La prueba ha demostrado que esta catapulta de nueva generación puede lanzar al aire hasta 36.300 kilogramos de carga muerta de acero a velocidades de unos 390 kilómetros por hora.
De acuerdo con los diseñadores de la máquina, sus ventajas ante las catapultas tradicionales incluyen aceleración más suave y la capacidad para poner menos tensión en el avión.
Los ingenieros señalan que el EMALS fue diseñado para trabajar incluso con las tecnológicas más avanzadas que los militares seguramente utilizarán en el futuro.

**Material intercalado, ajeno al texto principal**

$ cat src/rtl/starve_counter.sv
// Saturating 4-bit wait counter with clear, increment and limit-compare output.
module starve_counter #(
    parameter int LIMIT = 4
) (
    input  logic       clk,
    input  logic       rst,
    input  logic       clr,
    input  logic       inc,
    output logic [3:0] count,
    output logic       at_limit
);

    localparam logic [3:0] LIMIT_C = 4'(LIMIT);

    logic [3:0] count_r;

    // Count register: clear wins over increment, increment stops at LIMIT.
    always_ff @(posedge clk) begin
        if (rst) begin
            count_r <= 4'd0;
        end else if (clr) begin
            count_r <= 4'd0;
        end else if (inc && (count_r != LIMIT_C)) begin
            count_r <= count_r + 4'd1;
        end else begin
            count_r <= count_r;
        end
    end

    assign count    = count_r;
    assign at_limit = (count_r == LIMIT_C);

endmodule

$ cat src/rtl/dm_port_arbiter.sv
// Data-memory port arbiter: CPU DM stage has priority, the debug/DMA requester gets a
// one-cycle slot when the CPU is idle or after STARVE_MAX cycles of waiting.
module dm_port_arbiter
    import cpu_pkg::*;
#(
    parameter int AW         = 8,
    parameter int DW         = 8,
    parameter int STARVE_MAX = 4
) (
    input  logic          clk,
    input  logic          rst,
    input  logic [3:0]    cpu_op,
    input  logic [AW-1:0] cpu_addr,
    input  logic [DW-1:0] cpu_wdata,
    output logic [DW-1:0] cpu_rdata,
    output logic          cpu_stall,
    input  logic          dbg_req,
    input  logic          dbg_we,
    input  logic [AW-1:0] dbg_addr,
    input  logic [DW-1:0] dbg_wdata,
    output logic          dbg_gnt,
    output logic [DW-1:0] dbg_rdata,
    output logic          dbg_rvalid,
    output logic          mem_en,
    output logic          mem_we,
    output logic [AW-1:0] mem_addr,
    output logic [DW-1:0] mem_wdata,
    input  logic [DW-1:0] mem_rdata
);

    arb_state_e    state_r;
    arb_state_e    state_next_s;
    logic          cpu_mem_s;
    logic          cnt_clr_s;
    logic          cnt_inc_s;
    logic [3:0]    starve_cnt_s;
    logic          starve_max_s;
    logic          mem_en_s;
    logic          mem_we_s;
    logic          cpu_stall_s;
    logic          dbg_gnt_s;
    logic          dbg_read_s;
    logic [DW-1:0] dbg_rdata_r;
    logic          dbg_rvalid_r;

    assign cpu_mem_s = is_mem_op(cpu_op);

    // The counter only runs while the CPU owns the port; leaving the debug slot clears it.
    assign cnt_clr_s = (state_r == DBG_ACC) || !dbg_req;
    assign cnt_inc_s = (state_r == CPU_OWN) && dbg_req && cpu_mem_s;

    starve_counter #(
        .LIMIT (STARVE_MAX)
    ) u_starve (
        .clk      (clk),
        .rst      (rst),
        .clr      (cnt_clr_s),
        .inc      (cnt_inc_s),
        .count    (starve_cnt_s),
        .at_limit (starve_max_s)
    );

    // Arbiter state register.
    always_ff @(posedge clk) begin
        if (rst) begin
            state_r <= CPU_OWN;
        end else begin
            state_r <= state_next_s;
        end
    end

    // Next-state decode and port steering.
    always_comb begin
        state_next_s = state_r;
        mem_en_s     = 1'b0;
        mem_we_s     = 1'b0;
        mem_addr     = cpu_addr;
        mem_wdata    = cpu_wdata;
        cpu_stall_s  = 1'b0;
        dbg_gnt_s    = 1'b0;
        case (state_r)
            CPU_OWN: begin
                mem_en_s = cpu_mem_s;
                mem_we_s = (cpu_op == OP_STORE);
                if (dbg_req && (!cpu_mem_s || starve_max_s)) begin
                    state_next_s = DBG_ACC;
                end else begin
                    state_next_s = CPU_OWN;
                end
            end
            DBG_ACC: begin
                mem_en_s     = 1'b1;
                mem_we_s     = dbg_we;
                mem_addr     = dbg_addr;
                mem_wdata    = dbg_wdata;
                cpu_stall_s  = cpu_mem_s;
                dbg_gnt_s    = 1'b1;
                state_next_s = CPU_OWN;
            end
            default: begin
                state_next_s = CPU_OWN;
            end
        endcase
    end

    // Reset masks every strobe so an access caught mid-grant is dropped without a write.
    assign mem_en    = !rst && mem_en_s;
    assign mem_we    = !rst && mem_we_s;
    assign cpu_stall = !rst && cpu_stall_s;
    assign dbg_gnt   = !rst && dbg_gnt_s;
    assign cpu_rdata = mem_rdata;

    assign dbg_read_s = (state_r == DBG_ACC) && !dbg_we;

    // Debug read capture at the closing edge of the debug slot.
    always_ff @(posedge clk) begin
        if (rst) begin
            dbg_rdata_r  <= '0;
            dbg_rvalid_r <= 1'b0;
        end else begin
            dbg_rvalid_r <= dbg_read_s;
            if (dbg_read_s) begin
                dbg_rdata_r <= mem_rdata;
            end else begin
                dbg_rdata_r <= dbg_rdata_r;
            end
        end
    end

    assign dbg_rdata  = dbg_rdata_r;
    assign dbg_rvalid = dbg_rvalid_r;

endmodule
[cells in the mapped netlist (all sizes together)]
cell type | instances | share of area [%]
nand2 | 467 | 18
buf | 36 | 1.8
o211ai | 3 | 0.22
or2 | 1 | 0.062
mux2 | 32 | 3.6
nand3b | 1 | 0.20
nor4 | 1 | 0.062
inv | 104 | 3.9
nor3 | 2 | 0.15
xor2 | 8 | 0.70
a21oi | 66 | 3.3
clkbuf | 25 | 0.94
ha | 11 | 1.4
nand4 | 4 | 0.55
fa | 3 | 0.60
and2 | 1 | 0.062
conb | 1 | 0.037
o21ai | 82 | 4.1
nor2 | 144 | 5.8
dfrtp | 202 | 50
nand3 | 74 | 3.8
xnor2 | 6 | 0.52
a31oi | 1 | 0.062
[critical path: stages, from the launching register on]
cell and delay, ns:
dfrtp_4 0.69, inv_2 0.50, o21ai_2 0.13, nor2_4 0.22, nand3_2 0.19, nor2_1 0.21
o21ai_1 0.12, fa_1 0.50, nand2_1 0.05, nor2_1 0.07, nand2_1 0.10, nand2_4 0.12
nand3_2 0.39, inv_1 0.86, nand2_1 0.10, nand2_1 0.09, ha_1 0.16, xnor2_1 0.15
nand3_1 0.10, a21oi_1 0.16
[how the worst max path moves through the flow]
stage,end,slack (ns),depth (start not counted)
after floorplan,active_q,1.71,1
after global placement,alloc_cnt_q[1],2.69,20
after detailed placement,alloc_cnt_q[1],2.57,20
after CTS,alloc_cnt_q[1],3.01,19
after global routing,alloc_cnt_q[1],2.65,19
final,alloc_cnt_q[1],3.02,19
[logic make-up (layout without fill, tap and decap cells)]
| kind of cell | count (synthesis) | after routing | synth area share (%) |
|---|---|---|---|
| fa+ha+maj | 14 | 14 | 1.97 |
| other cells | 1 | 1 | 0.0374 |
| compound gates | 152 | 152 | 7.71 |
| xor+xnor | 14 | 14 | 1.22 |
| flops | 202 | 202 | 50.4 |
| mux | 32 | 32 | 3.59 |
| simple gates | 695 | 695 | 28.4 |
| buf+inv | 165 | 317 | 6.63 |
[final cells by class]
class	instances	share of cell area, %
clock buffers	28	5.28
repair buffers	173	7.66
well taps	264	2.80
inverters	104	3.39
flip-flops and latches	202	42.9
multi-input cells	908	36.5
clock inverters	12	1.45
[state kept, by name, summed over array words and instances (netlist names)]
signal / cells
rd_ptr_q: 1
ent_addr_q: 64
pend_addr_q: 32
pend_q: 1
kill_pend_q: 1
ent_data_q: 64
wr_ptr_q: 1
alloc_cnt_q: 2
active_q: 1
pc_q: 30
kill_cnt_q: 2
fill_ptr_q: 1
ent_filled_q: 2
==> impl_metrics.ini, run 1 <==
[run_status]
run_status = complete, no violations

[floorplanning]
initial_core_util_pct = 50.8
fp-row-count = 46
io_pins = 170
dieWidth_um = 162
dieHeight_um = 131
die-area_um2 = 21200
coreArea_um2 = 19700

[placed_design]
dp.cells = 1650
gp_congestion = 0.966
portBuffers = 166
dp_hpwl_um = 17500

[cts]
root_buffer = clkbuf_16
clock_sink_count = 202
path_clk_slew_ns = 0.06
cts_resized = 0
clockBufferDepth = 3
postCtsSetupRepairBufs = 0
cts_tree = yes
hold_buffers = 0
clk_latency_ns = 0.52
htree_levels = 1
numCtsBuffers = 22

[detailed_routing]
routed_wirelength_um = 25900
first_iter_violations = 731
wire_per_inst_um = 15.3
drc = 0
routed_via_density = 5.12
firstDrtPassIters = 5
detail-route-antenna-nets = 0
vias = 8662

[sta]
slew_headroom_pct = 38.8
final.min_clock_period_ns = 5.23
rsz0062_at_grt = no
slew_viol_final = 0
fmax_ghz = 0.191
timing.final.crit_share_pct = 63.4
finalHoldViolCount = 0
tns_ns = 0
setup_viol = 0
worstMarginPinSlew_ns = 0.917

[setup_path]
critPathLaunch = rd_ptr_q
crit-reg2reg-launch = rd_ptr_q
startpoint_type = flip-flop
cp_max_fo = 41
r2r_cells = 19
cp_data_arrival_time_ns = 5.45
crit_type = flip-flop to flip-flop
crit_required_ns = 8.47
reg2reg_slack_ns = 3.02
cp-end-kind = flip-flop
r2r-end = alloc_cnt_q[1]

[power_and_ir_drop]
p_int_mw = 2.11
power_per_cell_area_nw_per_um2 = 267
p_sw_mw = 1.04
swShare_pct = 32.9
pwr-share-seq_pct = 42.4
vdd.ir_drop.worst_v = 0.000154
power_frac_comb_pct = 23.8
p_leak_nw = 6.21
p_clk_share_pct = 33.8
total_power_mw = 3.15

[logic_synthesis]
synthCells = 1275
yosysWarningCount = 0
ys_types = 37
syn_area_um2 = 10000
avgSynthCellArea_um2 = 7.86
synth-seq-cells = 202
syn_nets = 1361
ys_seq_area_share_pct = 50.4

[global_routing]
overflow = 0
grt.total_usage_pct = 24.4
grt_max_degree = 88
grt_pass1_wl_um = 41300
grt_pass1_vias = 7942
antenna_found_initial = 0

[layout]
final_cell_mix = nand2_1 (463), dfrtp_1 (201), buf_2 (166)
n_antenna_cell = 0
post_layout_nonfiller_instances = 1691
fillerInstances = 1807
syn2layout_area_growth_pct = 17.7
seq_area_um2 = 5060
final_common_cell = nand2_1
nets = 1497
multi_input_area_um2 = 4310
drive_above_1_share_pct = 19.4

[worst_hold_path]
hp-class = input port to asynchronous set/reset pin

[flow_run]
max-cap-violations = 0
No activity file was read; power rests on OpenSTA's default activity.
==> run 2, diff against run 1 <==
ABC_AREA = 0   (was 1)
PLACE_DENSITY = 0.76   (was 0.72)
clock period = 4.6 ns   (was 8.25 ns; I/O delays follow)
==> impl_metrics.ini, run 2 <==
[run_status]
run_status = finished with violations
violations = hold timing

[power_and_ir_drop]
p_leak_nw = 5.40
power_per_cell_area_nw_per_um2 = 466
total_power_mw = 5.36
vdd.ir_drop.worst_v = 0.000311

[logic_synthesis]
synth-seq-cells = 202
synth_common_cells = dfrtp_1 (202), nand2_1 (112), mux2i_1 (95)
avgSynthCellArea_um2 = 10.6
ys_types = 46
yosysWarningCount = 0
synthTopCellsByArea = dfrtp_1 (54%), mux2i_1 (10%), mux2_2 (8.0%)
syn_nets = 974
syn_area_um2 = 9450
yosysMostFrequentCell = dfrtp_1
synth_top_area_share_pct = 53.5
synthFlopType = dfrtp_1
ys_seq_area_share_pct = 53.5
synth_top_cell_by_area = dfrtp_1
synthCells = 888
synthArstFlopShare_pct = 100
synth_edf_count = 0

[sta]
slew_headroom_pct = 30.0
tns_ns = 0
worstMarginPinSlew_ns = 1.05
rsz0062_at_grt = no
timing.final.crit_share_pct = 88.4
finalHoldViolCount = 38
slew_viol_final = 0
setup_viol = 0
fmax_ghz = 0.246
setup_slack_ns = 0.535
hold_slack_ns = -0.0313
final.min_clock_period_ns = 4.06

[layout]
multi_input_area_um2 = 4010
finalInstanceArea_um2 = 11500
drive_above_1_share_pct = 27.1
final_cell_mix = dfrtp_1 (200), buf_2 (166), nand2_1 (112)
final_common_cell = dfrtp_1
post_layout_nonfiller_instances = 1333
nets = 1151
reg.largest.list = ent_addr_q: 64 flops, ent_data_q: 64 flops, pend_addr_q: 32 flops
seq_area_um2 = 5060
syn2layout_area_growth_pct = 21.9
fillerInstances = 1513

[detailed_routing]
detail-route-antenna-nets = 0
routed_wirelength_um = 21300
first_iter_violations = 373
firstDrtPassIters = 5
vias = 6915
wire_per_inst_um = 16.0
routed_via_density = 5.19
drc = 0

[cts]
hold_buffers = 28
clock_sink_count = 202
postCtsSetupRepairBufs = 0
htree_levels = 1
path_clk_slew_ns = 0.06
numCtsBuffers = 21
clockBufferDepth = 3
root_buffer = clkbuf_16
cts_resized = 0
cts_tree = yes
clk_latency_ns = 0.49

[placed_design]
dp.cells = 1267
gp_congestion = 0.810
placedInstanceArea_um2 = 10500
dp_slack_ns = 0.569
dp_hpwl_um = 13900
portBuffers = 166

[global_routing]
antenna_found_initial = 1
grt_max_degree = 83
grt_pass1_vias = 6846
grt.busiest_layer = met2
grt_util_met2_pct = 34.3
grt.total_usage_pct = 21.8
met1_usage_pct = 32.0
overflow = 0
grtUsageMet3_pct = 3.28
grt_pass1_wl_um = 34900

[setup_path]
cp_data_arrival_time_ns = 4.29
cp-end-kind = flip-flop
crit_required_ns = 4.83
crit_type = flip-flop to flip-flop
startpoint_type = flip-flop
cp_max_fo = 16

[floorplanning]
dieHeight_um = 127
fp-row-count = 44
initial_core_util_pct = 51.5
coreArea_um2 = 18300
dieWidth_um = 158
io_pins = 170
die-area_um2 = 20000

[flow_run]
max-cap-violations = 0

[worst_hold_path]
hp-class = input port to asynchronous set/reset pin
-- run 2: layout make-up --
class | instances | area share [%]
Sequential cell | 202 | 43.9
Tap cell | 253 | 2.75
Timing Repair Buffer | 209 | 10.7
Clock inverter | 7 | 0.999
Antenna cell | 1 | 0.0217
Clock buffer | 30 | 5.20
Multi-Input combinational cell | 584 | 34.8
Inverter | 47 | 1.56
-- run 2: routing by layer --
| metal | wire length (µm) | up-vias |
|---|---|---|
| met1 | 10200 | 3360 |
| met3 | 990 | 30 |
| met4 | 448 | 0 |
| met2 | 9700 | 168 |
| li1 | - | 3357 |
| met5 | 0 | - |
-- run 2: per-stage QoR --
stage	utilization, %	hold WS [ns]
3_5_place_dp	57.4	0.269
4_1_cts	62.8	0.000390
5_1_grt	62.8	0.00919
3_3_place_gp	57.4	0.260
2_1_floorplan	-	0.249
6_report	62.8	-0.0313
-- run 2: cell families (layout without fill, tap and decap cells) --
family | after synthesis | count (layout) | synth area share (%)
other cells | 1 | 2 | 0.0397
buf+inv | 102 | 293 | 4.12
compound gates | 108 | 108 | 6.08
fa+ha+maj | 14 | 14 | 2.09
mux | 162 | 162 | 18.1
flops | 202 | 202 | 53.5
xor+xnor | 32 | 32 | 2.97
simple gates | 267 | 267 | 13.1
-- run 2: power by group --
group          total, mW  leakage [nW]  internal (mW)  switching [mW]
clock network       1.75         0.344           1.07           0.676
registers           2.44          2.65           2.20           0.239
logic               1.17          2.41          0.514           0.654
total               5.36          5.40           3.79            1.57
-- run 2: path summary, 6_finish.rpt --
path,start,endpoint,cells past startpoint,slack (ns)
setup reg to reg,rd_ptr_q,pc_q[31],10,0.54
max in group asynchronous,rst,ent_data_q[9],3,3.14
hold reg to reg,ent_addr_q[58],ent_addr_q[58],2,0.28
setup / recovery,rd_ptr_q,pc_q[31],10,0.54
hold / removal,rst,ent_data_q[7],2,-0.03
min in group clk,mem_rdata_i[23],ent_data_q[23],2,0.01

El sistema EMALS se compone de dos partes principales: las vigas estacionarias largas, o Estatores, y un carro empotrado entre las dos vigas, capaz de deslizarse hacia atrás y adelante. Cada viga se compone de segmentos que contienen el cableado necesario para energizarlas, generando con ello la fuerza electromagnética que propulsa el carro. Cuando los Estatores conectan al carro los aviones son impulsados electromagnéticamente para generar su despegue.
Como se puede observar la aceleración de los objetos es fluida y la inercia entre el lanzamiento y el despegue resulta tan fuerte como constante. La catapulta EMALS resiste cerca de 10.000 kilos por encima del peso estándar de los aviones de combate actuales.